● **TASK STATEMENT**
Look through the entries that follow and return each line that has the string "under".

*** Opening of DATASET RECORDS ***

$ cat config.mk
export PLATFORM = sky130hd
export DESIGN_NAME = gpc_frac_div
export DESIGN_NICKNAME = d
export VERILOG_FILES = /design/src/rtl/gpc_pkg.sv /design/src/rtl/gpc_frac_div.sv
export SDC_FILE = /design/constraint.sdc
export NUM_CORES = 1
export LEC_CHECK = 0
export BUFFER_PORTS_ARGS = -buffer_cell sky130_fd_sc_hd__buf_2
export CORE_MARGIN = 8
export CORE_UTILIZATION = 37
export DETAILED_ROUTE_END_ITERATION = 10
export GPL_TIMING_DRIVEN = 1
export HOLD_SLACK_MARGIN = 0.05
export PLACE_DENSITY = 0.6
export SLEW_MARGIN = 10
export SYNTH_ARGS = -nofsm -noshare
export SYNTH_HDL_FRONTEND = slang
export SYNTH_SLANG_ARGS = --single-unit
$ cat constraint.sdc
create_clock -name clk -period 13.23 [get_ports clk]
set_clock_uncertainty 0.2 [all_clocks]
set_input_delay 3.3075 -clock clk [delete_from_list [all_inputs] [get_ports clk]]
set_output_delay 3.3075 -clock clk [all_outputs]
set_load 0.01 [all_outputs]
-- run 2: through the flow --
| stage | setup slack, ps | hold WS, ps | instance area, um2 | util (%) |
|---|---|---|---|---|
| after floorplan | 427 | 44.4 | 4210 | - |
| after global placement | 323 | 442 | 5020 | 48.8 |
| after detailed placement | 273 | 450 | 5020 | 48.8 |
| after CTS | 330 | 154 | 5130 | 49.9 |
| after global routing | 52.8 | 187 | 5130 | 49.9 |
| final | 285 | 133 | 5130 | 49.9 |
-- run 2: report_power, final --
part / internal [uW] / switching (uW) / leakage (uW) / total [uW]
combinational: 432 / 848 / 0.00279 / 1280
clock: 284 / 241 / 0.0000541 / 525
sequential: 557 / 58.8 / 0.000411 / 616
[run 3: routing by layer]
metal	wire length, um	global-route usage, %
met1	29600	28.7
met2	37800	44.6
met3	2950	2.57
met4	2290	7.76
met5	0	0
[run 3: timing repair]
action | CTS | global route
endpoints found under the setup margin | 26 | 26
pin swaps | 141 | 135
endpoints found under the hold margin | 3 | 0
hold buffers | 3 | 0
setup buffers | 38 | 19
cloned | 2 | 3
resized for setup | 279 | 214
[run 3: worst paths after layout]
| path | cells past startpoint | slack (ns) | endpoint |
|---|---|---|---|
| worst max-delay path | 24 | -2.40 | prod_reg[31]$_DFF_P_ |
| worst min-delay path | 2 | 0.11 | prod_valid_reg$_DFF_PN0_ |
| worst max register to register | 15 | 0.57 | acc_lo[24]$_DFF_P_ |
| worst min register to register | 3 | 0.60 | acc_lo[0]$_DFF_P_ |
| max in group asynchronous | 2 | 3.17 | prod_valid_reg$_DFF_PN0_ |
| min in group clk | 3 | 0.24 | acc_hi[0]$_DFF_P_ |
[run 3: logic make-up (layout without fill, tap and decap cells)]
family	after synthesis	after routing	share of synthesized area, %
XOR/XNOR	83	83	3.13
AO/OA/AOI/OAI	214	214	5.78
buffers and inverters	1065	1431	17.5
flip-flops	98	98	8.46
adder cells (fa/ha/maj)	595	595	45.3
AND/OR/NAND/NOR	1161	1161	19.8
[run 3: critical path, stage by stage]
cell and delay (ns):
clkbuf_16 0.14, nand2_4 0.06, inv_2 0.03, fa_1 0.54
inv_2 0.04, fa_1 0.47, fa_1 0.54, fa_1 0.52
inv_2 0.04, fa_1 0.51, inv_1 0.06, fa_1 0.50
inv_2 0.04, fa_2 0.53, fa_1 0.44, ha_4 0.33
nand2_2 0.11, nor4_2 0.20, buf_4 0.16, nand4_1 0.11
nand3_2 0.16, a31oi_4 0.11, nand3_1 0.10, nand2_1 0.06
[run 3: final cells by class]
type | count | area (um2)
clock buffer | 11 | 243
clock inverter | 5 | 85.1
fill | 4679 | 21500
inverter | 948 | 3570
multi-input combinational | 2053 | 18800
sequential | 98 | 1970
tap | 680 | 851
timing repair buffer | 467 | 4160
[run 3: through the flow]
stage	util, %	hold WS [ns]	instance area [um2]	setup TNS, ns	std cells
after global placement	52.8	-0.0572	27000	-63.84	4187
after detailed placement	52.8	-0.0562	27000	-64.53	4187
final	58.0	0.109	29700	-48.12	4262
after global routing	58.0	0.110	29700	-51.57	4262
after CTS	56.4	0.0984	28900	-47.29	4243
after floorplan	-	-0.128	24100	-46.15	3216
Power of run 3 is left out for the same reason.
==> config.mk <==
export PLATFORM = sky130hd
export DESIGN_NAME = soa_class_select
export DESIGN_NICKNAME = d
export VERILOG_FILES = /design/src/soa_pkg.sv /design/src/soa_class_select.sv
export SDC_FILE = /design/constraint.sdc
export NUM_CORES = 1
export LEC_CHECK = 0
export CAP_MARGIN = 5
export CORE_MARGIN = 5
export CORE_UTILIZATION = 40
export DETAILED_ROUTE_END_ITERATION = 6
export DONT_BUFFER_PORTS = 1
export PLACE_DENSITY = 0.65
export REMOVE_ABC_BUFFERS = 1
export SYNTH_ARGS = -nofsm -noshare
export SYNTH_HDL_FRONTEND = slang
export SYNTH_SLANG_ARGS = --single-unit
==> constraint.sdc <==
create_clock -name vclk -period 3.9
set_clock_uncertainty 0.2 [all_clocks]
set_input_delay 0.78 -clock vclk [all_inputs]
set_output_delay 0.78 -clock vclk [all_outputs]
set_load 0.01 [all_outputs]
$ cat config.mk
export PLATFORM = sky130hd
export DESIGN_NAME = periodic_bilinear_grid_upsampler
export DESIGN_NICKNAME = d
export VERILOG_FILES = /design/src/rtl/pbgu_pkg.sv /design/src/rtl/pbgu_floor_div.sv /design/src/rtl/periodic_bilinear_grid_upsampler.sv
export SDC_FILE = /design/constraint.sdc
export NUM_CORES = 2
export LEC_CHECK = 0
export BUFFER_PORTS_ARGS = -buffer_cell sky130_fd_sc_hd__buf_2
export CORE_MARGIN = 2
export CORE_UTILIZATION = 60
export CTS_CLUSTER_DIAMETER = 80
export DETAILED_ROUTE_END_ITERATION = 7
export PLACE_DENSITY = 0.72
export REMOVE_ABC_BUFFERS = 1
export SYNTH_ARGS = -nofsm -noshare
export SYNTH_HDL_FRONTEND = slang
export SYNTH_SLANG_ARGS = --single-unit
export TNS_END_PERCENT = 50
$ cat constraint.sdc
create_clock -name i_clk -period 6 [get_ports i_clk]
set_input_delay 0.6 -clock i_clk [delete_from_list [all_inputs] [get_ports i_clk]]
set_output_delay 0.6 -clock i_clk [all_outputs]
set_load 0.02 [all_outputs]
$ cat src/rtl/pbgu_pkg.sv
// Package for the periodic bilinear grid upsampler.
// Holds the fixed field widths, command codes and coordinate map types.
// No dependencies.
`timescale 1ns / 1ps

package pbgu_pkg;

    localparam int PT_W   = 3;
    localparam int MESH_W = 6;
    localparam int MESH_N = 64;
    localparam int VAL_W  = 16;
    localparam int CRD_W  = 6;
    localparam int FRC_W  = 6;

    typedef enum logic {
        CMD_WRITE = 1'b0,
        CMD_READ  = 1'b1
    } t_cmd;

    typedef struct packed {
        logic [CRD_W-1:0] c;
        logic [CRD_W-1:0] n;
        logic [FRC_W-1:0] f;
    } t_crd_map;

    typedef t_crd_map [MESH_N-1:0] t_map_tab;

endpackage

$ cat src/rtl/pbgu_floor_div.sv
// Floored division of the interpolation sum by SCALE squared, saturated to 16 bits.
// Uses a constant reciprocal multiply and an exact remainder check.
// Depends on pbgu_pkg.
`timescale 1ns / 1ps

module pbgu_floor_div
    import pbgu_pkg::*;
#(
    parameter int ACC_W = 30,
    parameter int SCALE = 8
) (
    input  logic                    i_clk,
    input  logic                    i_rst_n,
    input  logic                    i_start,
    input  logic signed [ACC_W-1:0] i_num,
    output logic                    o_done,
    output logic signed [VAL_W-1:0] o_quot
);

    localparam int DEN   = SCALE * SCALE;
    localparam int DEN_L = $clog2(DEN);
    localparam int MAG_W = DEN_L + VAL_W - 1;
    localparam int SHIFT = MAG_W + DEN_L;
    localparam int RCP_W = MAG_W + 2;
    localparam int PRD_W = MAG_W + RCP_W;
    localparam int CMP_W = (ACC_W > MAG_W + 1) ? ACC_W : MAG_W + 1;
    localparam logic [CMP_W-1:0] DEN_TOP  = CMP_W'(DEN * 32768);
    localparam logic [CMP_W-1:0] DEN_C    = CMP_W'(DEN);
    localparam logic [63:0]      RCP_FULL = ((64'd1 << SHIFT) + 64'(DEN) - 64'd1) / 64'(DEN);
    localparam logic [RCP_W-1:0] RCP      = RCP_FULL[RCP_W-1:0];

    typedef enum logic [1:0] {
        D_IDLE,
        D_CHECK,
        D_FIX
    } t_dstate;

    t_dstate            r_state;
    logic               r_neg;
    logic [CMP_W-1:0]   r_mag;
    logic [PRD_W-1:0]   r_prd;
    logic               r_done;
    logic signed [VAL_W-1:0] r_quot;

    logic [ACC_W-1:0]   num_mag;
    logic [VAL_W-1:0]   quo;
    logic [CMP_W-1:0]   back;
    logic signed [VAL_W:0] q_ext;
    logic signed [VAL_W:0] q_fix;

    assign num_mag = i_num[ACC_W-1] ? ACC_W'(-i_num) : ACC_W'(i_num);
    assign quo     = r_prd[SHIFT +: VAL_W];
    assign back    = CMP_W'(quo) * DEN_C;
    assign q_ext   = signed'({1'b0, quo});
    assign q_fix   = r_neg ? (-q_ext - ((r_mag != back) ? 17'sd1 : 17'sd0)) : q_ext;

    always_ff @(posedge i_clk) begin
        if (!i_rst_n) begin
            r_state <= D_IDLE;
            r_done  <= 1'b0;
        end else begin
            r_done <= 1'b0;
            unique case (r_state)
                D_IDLE: begin
                    if (i_start) begin
                        r_neg   <= i_num[ACC_W-1];
                        r_mag   <= CMP_W'(num_mag);
                        r_state <= D_CHECK;
                    end
                end
                D_CHECK: begin
                    r_prd <= PRD_W'(r_mag[MAG_W-1:0]) * PRD_W'(RCP);
                    if (r_mag >= DEN_TOP) begin
                        r_quot  <= r_neg ? 16'sh8000 : 16'sh7FFF;
                        r_done  <= 1'b1;
                        r_state <= D_IDLE;
                    end else begin
                        r_state <= D_FIX;
                    end
                end
                D_FIX: begin
                    r_quot  <= q_fix[VAL_W-1:0];
                    r_done  <= 1'b1;
                    r_state <= D_IDLE;
                end
                default: begin
                    r_state <= D_IDLE;
                end
            endcase
        end
    end

    assign o_done = r_done;
    assign o_quot = r_quot;

endmodule

$ cat src/rtl/periodic_bilinear_grid_upsampler.sv
// Top level of the periodic bilinear grid upsampler: sample memory, sequencer and MAC.
// Depends on pbgu_pkg and pbgu_floor_div.
//
// Usage. An item is taken at a rising edge with start high and busy low.
// A write beat (command CMD_WRITE) stores sample_value at (sample_col, sample_row)
// when both lie inside the grid; its acknowledge appears on the result ports in
// the next cycle with o_is_read_result low and o_value zero. busy stays low, so
// writes can follow one per cycle.
// A read beat (command CMD_READ) names a fine mesh point. The four surrounding
// coarse samples are read one per cycle from the single memory port and summed
// with their bilinear weights, then divided by SCALE squared with a constant
// reciprocal multiply and a remainder check. The result follows the MAC steps and the
// divider check and fix states (no fix if saturated); busy falls as it appears.
// Each result is held for exactly one cycle, marked by o_result_strobe, and the
// receiver must take it then. Reset clears the sequencer and the strobe; the
// sample memory is not cleared and must be written before it is read.
`timescale 1ns / 1ps

module periodic_bilinear_grid_upsampler
    import pbgu_pkg::*;
#(
    parameter int SAMPLE_POINTS = 8,
    parameter int SCALE         = 8,
    parameter int MESH_SIZE     = 64,
    parameter int SAMPLE_WIDTH  = 16
) (
    input  logic                    i_clk,
    input  logic                    i_rst_n,
    input  logic                    start,
    output logic                    busy,
    input  logic                    i_command,
    input  logic [PT_W-1:0]         i_sample_col,
    input  logic [PT_W-1:0]         i_sample_row,
    input  logic signed [VAL_W-1:0] i_sample_value,
    input  logic [MESH_W-1:0]       i_mesh_col,
    input  logic [MESH_W-1:0]       i_mesh_row,
    output logic                    o_result_strobe,
    output logic                    o_is_read_result,
    output logic signed [VAL_W-1:0] o_value
);

    localparam int DEPTH  = SAMPLE_POINTS * SAMPLE_POINTS;
    localparam int ADDR_W = $clog2(DEPTH);
    localparam int WX_W   = $clog2(SCALE + 1);
    localparam int WGT_W  = 2 * WX_W;
    localparam int ACC_W  = SAMPLE_WIDTH + WGT_W + 1;

    function automatic t_map_tab build_map();
        t_map_tab tab;
        int m;
        int f;
        int c;
        m = 0;
        f = 0;
        c = 0;
        for (int v = 0; v < MESH_N; v++) begin
            tab[v].c = CRD_W'(c);
            tab[v].n = CRD_W'((c + 1 == SAMPLE_POINTS) ? 0 : c + 1);
            tab[v].f = FRC_W'(f);
            m++;
            f++;
            if (f == SCALE) begin
                f = 0;
                c++;
                if (c == SAMPLE_POINTS) begin
                    c = 0;
                end
            end
            if (m == MESH_SIZE) begin
                m = 0;
                f = 0;
                c = 0;
            end
        end
        return tab;
    endfunction

    localparam t_map_tab MESH_MAP = build_map();

    function automatic logic [ADDR_W-1:0] addr_of(input logic [CRD_W-1:0] col,
                                                  input logic [CRD_W-1:0] row);
        return ADDR_W'(int'(row) * SAMPLE_POINTS + int'(col));
    endfunction

    typedef enum logic [1:0] {
        S_IDLE,
        S_MAC,
        S_DIV
    } t_state;

    t_state                    r_state;
    logic [2:0]                r_step;
    logic [CRD_W-1:0]          r_cx;
    logic [CRD_W-1:0]          r_nx;
    logic [FRC_W-1:0]          r_fx;
    logic [CRD_W-1:0]          r_cy;
    logic [CRD_W-1:0]          r_ny;
    logic [FRC_W-1:0]          r_fy;
    logic [WGT_W-1:0]          r_wgt;
    logic signed [ACC_W-1:0]   r_acc;
    logic                      r_div_go;
    logic                      r_strobe;
    logic                      r_is_rd;
    logic signed [VAL_W-1:0]   r_value;

    logic signed [SAMPLE_WIDTH-1:0] mem [DEPTH];
    logic signed [SAMPLE_WIDTH-1:0] r_rdata;

    t_crd_map                  map_x;
    t_crd_map                  map_y;
    logic                      accept;
    logic                      wr_en;
    logic [ADDR_W-1:0]         wr_addr;
    logic [ADDR_W-1:0]         rd_addr;
    logic signed [31:0]        wr_ext;
    logic signed [SAMPLE_WIDTH-1:0] wr_data;
    logic [WX_W-1:0]           wx;
    logic [WX_W-1:0]           wy;
    logic signed [WGT_W:0]     wgt_s;
    logic signed [ACC_W-1:0]   prod;
    logic                      div_done;
    logic signed [VAL_W-1:0]   div_quot;

    assign busy    = (r_state != S_IDLE);
    assign accept  = start && !busy;
    assign map_x   = MESH_MAP[i_mesh_col];
    assign map_y   = MESH_MAP[i_mesh_row];

    assign wr_en   = accept && (i_command == CMD_WRITE)
                     && (int'(i_sample_col) < SAMPLE_POINTS)
                     && (int'(i_sample_row) < SAMPLE_POINTS);
    assign wr_addr = addr_of(CRD_W'(i_sample_col), CRD_W'(i_sample_row));
    assign wr_ext  = 32'(i_sample_value);
    assign wr_data = wr_ext[SAMPLE_WIDTH-1:0];

    assign rd_addr = addr_of(r_step[0] ? r_nx : r_cx, r_step[1] ? r_ny : r_cy);
    assign wx      = r_step[0] ? WX_W'(r_fx) : WX_W'(SCALE) - WX_W'(r_fx);
    assign wy      = r_step[1] ? WX_W'(r_fy) : WX_W'(SCALE) - WX_W'(r_fy);
    assign wgt_s   = signed'({1'b0, r_wgt});
    assign prod    = ACC_W'(r_rdata) * ACC_W'(wgt_s);

    always_ff @(posedge i_clk) begin
        if (wr_en) begin
            mem[wr_addr] <= wr_data;
        end else begin
            r_rdata <= mem[rd_addr];
        end
    end

    always_ff @(posedge i_clk) begin
        if (!i_rst_n) begin
            r_state  <= S_IDLE;
            r_step   <= '0;
            r_div_go <= 1'b0;
            r_strobe <= 1'b0;
        end else begin
            r_strobe <= 1'b0;
            r_div_go <= 1'b0;
            unique case (r_state)
                S_IDLE: begin
                    if (accept) begin
                        if (i_command == CMD_WRITE) begin
                            r_strobe <= 1'b1;
                            r_is_rd  <= 1'b0;
                            r_value  <= '0;
                        end else begin
                            r_cx    <= map_x.c;
                            r_nx    <= map_x.n;
                            r_fx    <= map_x.f;
                            r_cy    <= map_y.c;
                            r_ny    <= map_y.n;
                            r_fy    <= map_y.f;
                            r_acc   <= '0;
                            r_step  <= '0;
                            r_state <= S_MAC;
                        end
                    end
                end
                S_MAC: begin
                    r_wgt  <= WGT_W'(wx) * WGT_W'(wy);
                    r_step <= r_step + 3'd1;
                    if (r_step != 3'd0) begin
                        r_acc <= r_acc + prod;
                    end
                    if (r_step == 3'd4) begin
                        r_div_go <= 1'b1;
                        r_state  <= S_DIV;
                    end
                end
                S_DIV: begin
                    if (div_done) begin
                        r_strobe <= 1'b1;
                        r_is_rd  <= 1'b1;
                        r_value  <= div_quot;
                        r_state  <= S_IDLE;
                    end
                end
                default: begin
                    r_state <= S_IDLE;
                end
            endcase
        end
    end

    pbgu_floor_div #(
        .ACC_W (ACC_W),
        .SCALE (SCALE)
    ) u_div (
        .i_clk   (i_clk),
        .i_rst_n (i_rst_n),
        .i_start (r_div_go),
        .i_num   (r_acc),
        .o_done  (div_done),
        .o_quot  (div_quot)
    );

    assign o_result_strobe  = r_strobe;
    assign o_is_read_result = r_is_rd;
    assign o_value          = r_value;

endmodule
* After elaboration in Yosys (flattened, before gate mapping) *
Memories as Yosys holds them, arrays and structs flattened. A register that Yosys moved wholly into a read port is not among the register bits.
Index checks and enable logic that the tools add are counted.
W data, S select, Z words.

storage, ports and cells
  flip-flop bits (word level) = 123
  bits in writable memories = 1,024
  bits in read-only memories = 2,304
  bits of input ports = 38
  output and inout port bits = 19
  word-level logic and storage cells = 107
  memories = 3

cells by class
  add/sub/neg operators = 9
  $mul = 2
  $lt $le $gt $ge = 1
  eq/ne operators = 14
  mux-type cells = 42
  bitwise gates (word level) = 1
  reductions and logical operators = 20

memory list
  name             words  width  rd ports  clocked after Yosys merged registers in  write ports  line                                     RTL
  (no name shown)  64     18     1         1                                        0            periodic_bilinear_grid_upsampler.sv:127  assign map_y = MESH_MAP[i_mesh_row];
  (no name shown)  64     18     1         1                                        0            periodic_bilinear_grid_upsampler.sv:126  assign map_x = MESH_MAP[i_mesh_col];
  mem              64     16     1         1                                        1            periodic_bilinear_grid_upsampler.sv:106  logic signed [SAMPLE_WIDTH-1:0] mem [DEPTH];

operators with widths
  operator                number
  $mux W16                6
  $mux W25                3
  $pmux W16 S2            2
  $pmux W25 S2            1
  $add A25 B25 Y25        1
  $ge A25 B22 Y1 const B  1
  $mul A16 B9 Y25         1
  $ne A25 B21 Y1          1
  $neg A25 Y25            1
  $mux W24                1
  $neg A15 Y16            1
  $sub A16 B16 Y16        1
  $mux W2                 6
  $ne A2 B2 Y1 const B    6
  $mux W1                 11
  $reduce_and A5 Y1       2
  $mux W3                 3
  $reduce_and A3 Y1       3
  $mul A4 B4 Y8           1
  $mux W4                 2
  $reduce_and A4 Y1       2
  $reduce_bool A2 Y1      4
  $sub A4 B4 Y4 const A   2
  $add A6 B3 Y6           1
  other kinds (17)        26

* Depth between registers and ports, before layout *
  depth in word-level cells = 6
  gate-level depth with buffers = 21
  gate-level depth less buffers = 20

* Modules after synthesis *
A second synthesis with hierarchy kept.

second synthesis, totals
  cells, all modules = 2,875
  area total of the unflattened synthesis = 51,499.4 µm²

by module, submodules not included
  module                            times used  cells each  area an instance (µm²)  sequential area each (µm²)
  periodic_bilinear_grid_upsampler  1           2,546       47,892.2                33,412.0
  pbgu_floor_div                    1           329         3,607.2                 1,771.7

* Least setup slack after synthesis *
No wires, ideal clock.

  kind = register to register
  start = register r_wgt[2]
  end = register r_acc[21], data pin
  setup time = 0.135 ns
  data arrival time = 5.374 ns
  required time = 5.865 ns
  setup slack = 0.491 ns
  cell stages (with the launch flop) = 22
  path buffers = 1
  period minus slack after synthesis = 5.509 ns
  path through = edfxtp_1 -> clkbuf_1 -> nand2_1 -> fa_1 -> inv_1 -> fa_1 -> inv_1 -> fa_1 -> inv_1 -> fa_1 -> inv_1 -> fa_1 -> inv_1 -> ha_1 -> and4_1 -> a221o_1 -> a21oi_1 -> a31oi_1 -> o21ai_0 -> a21oi_1 -> or3b_2 -> nand3_1

on the way
  cells in the longest elaborated chain, start to end = 4

ends and longest elaborated chain
  element                 line                                     RTL
  start, declared         periodic_bilinear_grid_upsampler.sv:99   logic [WGT_W-1:0] r_wgt;
  start signal, assigned  periodic_bilinear_grid_upsampler.sv:180  r_wgt <= WGT_W'(wx) * WGT_W'(wy);
  $mul A16 B9 Y25         periodic_bilinear_grid_upsampler.sv:140  assign prod = ACC_W'(r_rdata) * ACC_W'(wgt_s);
  $add A25 B25 Y25        periodic_bilinear_grid_upsampler.sv:183  r_acc <= r_acc + prod;
  $mux W25                periodic_bilinear_grid_upsampler.sv:182  if (r_step != 3'd0) begin
  $pmux W25 S2            periodic_bilinear_grid_upsampler.sv:159  unique case (r_state)
  end signal, assigned    periodic_bilinear_grid_upsampler.sv:183
  end, declared           periodic_bilinear_grid_upsampler.sv:100  logic signed [ACC_W-1:0] r_acc;

Every way passes these cells. The select of a mux whose other input is x is not followed.
A chain may end at the register's enable or synchronous reset.

* Worst setup path in the final report *
Ends and elaborated chain as after synthesis.

==> results.cfg <==
[detailed_routing]
antenna_left = 0
drtIter0Drc = 2780
wire_per_inst_microns = 26.15
first_pass_iters = 5
drc = 0
vias = 27300
drt-total-wl_mm = 115.7
via_per_inst = 6.167

[floorplanning]
pin_count = 57
die_y_microns = 297.8
core_area_sq_mm = 0.08541
rows = 107
start_util_pct = 60.64
die_area_sq_mm = 0.08869
fp.dieW_microns = 297.8

[cells_and_area]
final_cell_mix = edfxtp_1, nand2_1, mux4_2, inv_1, fa_1
nets = 3450
seqCellArea_sq_mm = 0.03518
final-instance-count-excl-fill = 4427
drive_gt1_share_pct = 18.20
fin_area_sq_mm = 0.05736
layout_commonest_cell = edfxtp_1
multiInputGateArea_sq_mm = 0.01538
fillCellCount = 5626
final_core_util_pct = 67.16
synthToLayoutAreaGrowth_pct = 10.74

[clock_tree]
clockBufferDepth = 3
root_buffer = clkbuf_16
cts_buffers = 114
h-tree-depth = 3
cts_tree = yes
clock-sinks = 1175
insertion_delay_ns = 0.69
path_clk_slew_ns = 0.06
cts_hold_buf = 0

[setup_path]
path_max_fanout = 8
end_kind = flip-flop
required_ns = 6.55
start_kind = flip-flop
arrival_ns = 6.34
path_class = flip-flop to flip-flop

[sta]
worstMarginPinSlew_ns = 1.347
maxSlewHeadroom_pct = 10.23
fmaxAchievable_ghz = 0.1726
final-setup-viol-count = 0
hold_viol = 0
worst_clock_skew_ns = 0.02808
setup_ws_ns = 0.2073
period_minus_slack_ns = 5.793
period_share_pct = 96.55
rsz0062_at_grt = no
drv_slew = 0

[placed_design]
place_hpwl_mm = 70.12
gp_congestion = 0.8431
place_inst = 4211
place_ws_ns = 0.1091
place_area_sq_mm = 0.05387
port_buffers = 56

[hold_path]
hold_class = input port to flip-flop

[logic_synthesis]
yosys_warnings = 0
synth.distinct_cells = 59
synthTopCellsByArea = edfxtp_1, mux4_2, fa_1, nand2_1, ha_1
seq_area_frac_synth_pct = 67.93
syn-instance-count = 3040
yosysTopAreaCellShare_pct = 67.54
synth_edf_count = 1165
syn-cell-area_sq_mm = 0.05180
yosys_register_bits = 1175
ys.flop_type = edfxtp_1
async_reset_ff_share_pct = 0
syn_avg_cell_area_sq_um = 17.04
yosys.area.top_type = edfxtp_1

[global_route]
first_global_vias = 28340
grt.total_usage_pct = 26.59
antenna_found_initial = 6
met1_usage_pct = 35.98
grt_pass1_wl_mm = 175.9
overflow = 0
grtUsageMet3_pct = 4.689
grt_max_degree = 129
top_usage_layer = met2
met2_usage_pct = 44.83

[run_status]
status = complete, no violations

[run]
maxCapViolations = 0

[pwr]
power.leakage_uw = 0.01980
irDropWorstVdd_v = 0.0003658
pwr_density_cell_mw_per_mm2 = 373.1
## cell type report
type	instances	share of cell area [%]
antenna	3	0.01309
inverter	191	1.250
clock buffer	146	5.294
timing repair buffer	165	2.133
clock inverter	62	0.6653
tap	1144	2.495
sequential	1175	61.34
multi-input combinational	1541	26.81
## sequential cells by signal, indices dropped and copies added (netlist names), 8 cells and up
register / flops
u_div.o_quot: 16
o_value: 16
r_wgt: 8
r_acc: 25
u_div.r_mag: 25
r_rdata: 16
mem: 1024
u_div.r_prd: 15
## worst max-delay path, cell delays in order (launching register included)
cell      delay, ns
edfxtp_1       0.49
buf_4          0.21
nand2_1        0.07
fa_1           0.49
inv_1          0.05
fa_1           0.48
fa_1           0.50
fa_1           0.48
inv_1          0.05
fa_1           0.47
inv_1          0.04
ha_1           0.34
and4_1         0.26
a221o_1        0.36
a21oi_2        0.18
a31oi_1        0.17
o21ai_0        0.26
a21oi_1        0.17
or3b_2         0.48
nand3_1        0.10
## what timing repair did
action / CTS / global route
resized for setup: 0 / 4
setup endpoints to repair: 0 / 7
setup buffers: 0 / 5
## where the power goes
part	internal [uW]	leakage (uW)	switching (uW)
logic	2340	0.00753	3150
registers	9180	0.0106	111
clock network	3650	0.00167	2970
total	15200	0.0198	6230
## through the flow
| step | hold slack, ns | setup TNS (ns) | power (uW) |
|---|---|---|---|
| floorplan | 0.4473 | -323.88 | 13850 |
| global placement | 0.4544 | 0 | 14620 |
| detailed placement | 0.4630 | 0 | 14820 |
| CTS | 0.03564 | 0 | 21360 |
| global route | 0.04413 | 0 | 22500 |
| finish | 0.07830 | 0 | 21400 |
## cells by family after synthesis
group | count (synthesis) | share of synthesized area [%]
mux | 271 | 11.43
flops | 1175 | 67.93
buf+inv | 324 | 2.580
xor+xnor | 79 | 1.336
compound gates | 267 | 3.372
fa+ha+maj | 224 | 7.237
simple gates | 700 | 6.116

*** Close of DATASET RECORDS ***

● **EXPECTED OUTPUT**
endpoints found under the setup margin | 26 | 26
endpoints found under the hold margin | 3 | 0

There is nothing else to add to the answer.